WWE’s first female referee who claimed she was raped by former chairman Vince McMahon in the 1980s revealed new details about the incident amid a slew of fresh allegations against the wrestling boss. 

Rita Chatterton, who became a licensed wrestling referee in New York in 1984, had previously accused McMahon of forcing himself on her in a limo in a 1992 interview with Geraldo Rivera.

Her allegations were corroborated by former pro wrestler Leonard Inzitari in a new report by New York Magazine — which also delved into what led up to the harrowing encounter nearly four decades ago.

“He promised me half-a-million dollars a year,” she told the outlet in the story out Monday, referring to the contract offer McMahon extended over the phone following her television debut with the then-WWF in January 1985.

McMahon, whose father started WWF, had called Chatterton to tell her he was “impressed” with her work and wanted her to go “full-time” but had a warning for her, she told New York Magazine.

Rita Chatterton’s claim that she was raped by former WWE chairman Vince McMahon has recently been corroborated by former professional wrestler Leonard Inzitari.
Rachman, Chad

“Keep yourself clean,” he said, according to Chatterton.

“I don’t wanna see you messing around with any of the wrestlers. You keep it professional.”

The wrestling mogul also told Chatterton she’d be on the cover of glossies like Women’s Day, Better Homes and Gardens and Time, so she quit her job as a delivery driver with Frito-Lay and began to pursue wrestling full-time. But the relationship soured when the young ref tried to follow up – and McMahon allegedly raped her in July 1986.

During her interview with New York Magazine, Chatterton refused to go into specifics but Inzitari, a longtime friend from the business, corroborated her story for the first time since the allegations were made.

“I remember it like it was yesterday,” Inzitari told the outlet.

“She was a wreck. She was shaking. She was crying.”
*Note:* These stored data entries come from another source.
Source: an optimization exercise on an open RTL-to-GDS flow (aim: small area, a short achievable clock period and few clock cycles). Production flows keep margins and buffers that such runs may drop.
The RTL was checked by simulation tests, not by an equivalence proof against the original design.
Power and IR drop assume default switching activity.

==> flow/design.v (excerpt) <==
module trimuldiv (
	input wire clk,
	input wire rst,
	input wire mul_start,
	input wire div_start,
	input wire [17:0] lhs,
	input wire [17:0] rhs,
	output wire mul_done,
	output wire [17:0] mul_res,
	output wire signed [1:0] mul_sf,
	output wire div_done,
	output wire div_by0,
	output wire [17:0] div_quo,
	output wire signed [1:0] div_quo_sf,
	output wire [17:0] div_rem,
	output wire signed [1:0] div_rem_sf
);
Size in the first run: about 850 cells after synthesis, roughly 71 flip-flops, about 5400 µm² of cells after synthesis.
==> flow/config.mk <==
export PLATFORM = sky130hd
export DESIGN_NAME = trimuldiv
export DESIGN_NICKNAME = trimuldiv
export VERILOG_FILES = /design/flow/design.v
export SDC_FILE = /design/flow/constraint.sdc
export NUM_CORES = 4
export LEC_CHECK = 0
export ABC_AREA = 1
export CAP_MARGIN = 20
export CORE_MARGIN = 2
export CORE_UTILIZATION = 65
export SLEW_MARGIN = 20
==> flow/constraint.sdc <==
create_clock -name core_clock -period 17.0 [get_ports {clk}]
set_input_delay 3.4000 -clock core_clock [delete_from_list [all_inputs] [get_ports {clk}]]
set_output_delay 3.4000 -clock core_clock [all_outputs]
set_load 0.01 [all_outputs]
standard.sh (not shown) runs the stock make flow with config.mk's settings and CLKGATE_MAP_FILE= SYNTH_SCRIPT=/design/flow/synth_recipe.tcl, a recipe that flattens the netlist after the stock synthesis.
==> flow/flow/run.sh <==
#!/bin/bash
# Standard layout with a small buffer on every port; the timing repairs aim
# for extra setup slack on the worst paths; a smaller clock tree without
# dummy loads; after global placement, stronger output buffers and
# stronger flip-flops driving them.
set -euo pipefail
HERE=$(pwd)
export BUFFER_PORTS_ARGS="-buffer_cell sky130_fd_sc_hd__buf_1"
export SETUP_SLACK_MARGIN=12.5
export TNS_END_PERCENT=0
export CTS_ARGS="-sink_clustering_enable -repair_clock_nets -dont_use_dummy_load -sink_clustering_size 30 -buf_list sky130_fd_sc_hd__clkbuf_8"
export POST_GLOBAL_PLACE_TCL=$HERE/flow/upsize_out.tcl
bash standard.sh > standard.log 2>&1
==> flow/flow/upsize_out.tcl <==
# Output ports: a stronger port buffer, and a stronger flip-flop driving it.
proc my_upsize_outputs {} {
  set nb 0
  set nf 0
  set block [ord::get_db_block]
  foreach bt [$block getBTerms] {
    if {[$bt getIoType] != "OUTPUT"} { continue }
    set net [$bt getNet]
    foreach it [$net getITerms] {
      if {![$it isOutputSignal]} { continue }
      set inst [$it getInst]
      if {[[$inst getMaster] getName] == "sky130_fd_sc_hd__buf_1"} {
        replace_cell [get_cells [$inst getName]] sky130_fd_sc_hd__buf_2
        incr nb
      }
      foreach it2 [$inst getITerms] {
        if {![$it2 isInputSignal]} { continue }
        set n2 [$it2 getNet]
        if {$n2 == "NULL"} { continue }
        foreach it3 [$n2 getITerms] {
          if {![$it3 isOutputSignal]} { continue }
          set i3 [$it3 getInst]
          if {[regexp {^sky130_fd_sc_hd__dfxtp_1$} [[$i3 getMaster] getName]]} {
            replace_cell [get_cells [$i3 getName]] sky130_fd_sc_hd__dfxtp_2
            incr nf
          }
        }
      }
    }
  }
  puts "my_upsize_outputs: $nb buffers, $nf flip-flops"
}
my_upsize_outputs
Testbench counts at the start, summed over its fixed seeds: cycles 27,762.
Inzitari, whose stage name was Mario Mancini, said soon after the incident, he found Chatterton standing by herself close to the wrestling ring and when she saw him, she burst into tears and told him she was in McMahon’s limo when he “took his penis out.” 

“He kinda forced my head down there, and I made it known I wasn’t interested in doing that,” Inzitari recalled Chatterton telling him. 

“Then, [McMahon] pulled me on top of him,” she told Inzitari and soon, “He was inside her.”

Chatterton told the outlet the attack happened after she asked McMahon to discuss her career and he told her to meet her at a diner after the show.

Later, while sitting at a “big round table” with about a dozen others, Chatterton brought up her career but McMahon told her to keep quiet, she told the outlet.

“[He] put his finger to his mouth, in a shhh sign,” she recalled.

“When I come out of the ladies’ room, McMahon’s standing there … and he says, ‘I don’t wanna talk to you about your career in front of all these people, because it’s none of their business.’”

He suggested the two go to another diner down the street but when she left the restaurant, McMahon said he was tired and asked to speak inside his limo.

“It’ll only take 10 minutes,” he allegedly said.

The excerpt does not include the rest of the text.